** YOUR INSTRUCTIONS **
Which lines of the listing below contain the word "constraint"? Copy each of them.

[Start of section]

==> config.mk <==
export PLATFORM = sky130hd
export DESIGN_NAME = elvds_tx_sched
export DESIGN_NICKNAME = d
export VERILOG_FILES = /design/src/rtl/elvds_tx_sched.sv
export SDC_FILE = /design/constraint.sdc
export NUM_CORES = 1
export LEC_CHECK = 0
export BUFFER_PORTS_ARGS = -buffer_cell sky130_fd_sc_hd__buf_2
export CAP_MARGIN = 30
export CORE_ASPECT_RATIO = 0.75
export CORE_MARGIN = 2
export CORE_UTILIZATION = 45
export CTS_BUF_LIST = sky130_fd_sc_hd__clkbuf_4 sky130_fd_sc_hd__clkbuf_8
export DETAILED_ROUTE_END_ITERATION = 10
export PLACE_DENSITY = 0.71
export SYNTH_ARGS = -nofsm -noshare
export SYNTH_HDL_FRONTEND = slang
export SYNTH_SLANG_ARGS = --single-unit
==> constraint.sdc <==
create_clock -name clk -period 3.34 [get_ports clk]
set_input_delay 0.167 -clock clk [delete_from_list [all_inputs] [get_ports clk]]
set_output_delay 0.167 -clock clk [all_outputs]
set_load 0.02 [all_outputs]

[End of section]

** THE COMPLETED TASK **
export SDC_FILE = /design/constraint.sdc
==> constraint.sdc <==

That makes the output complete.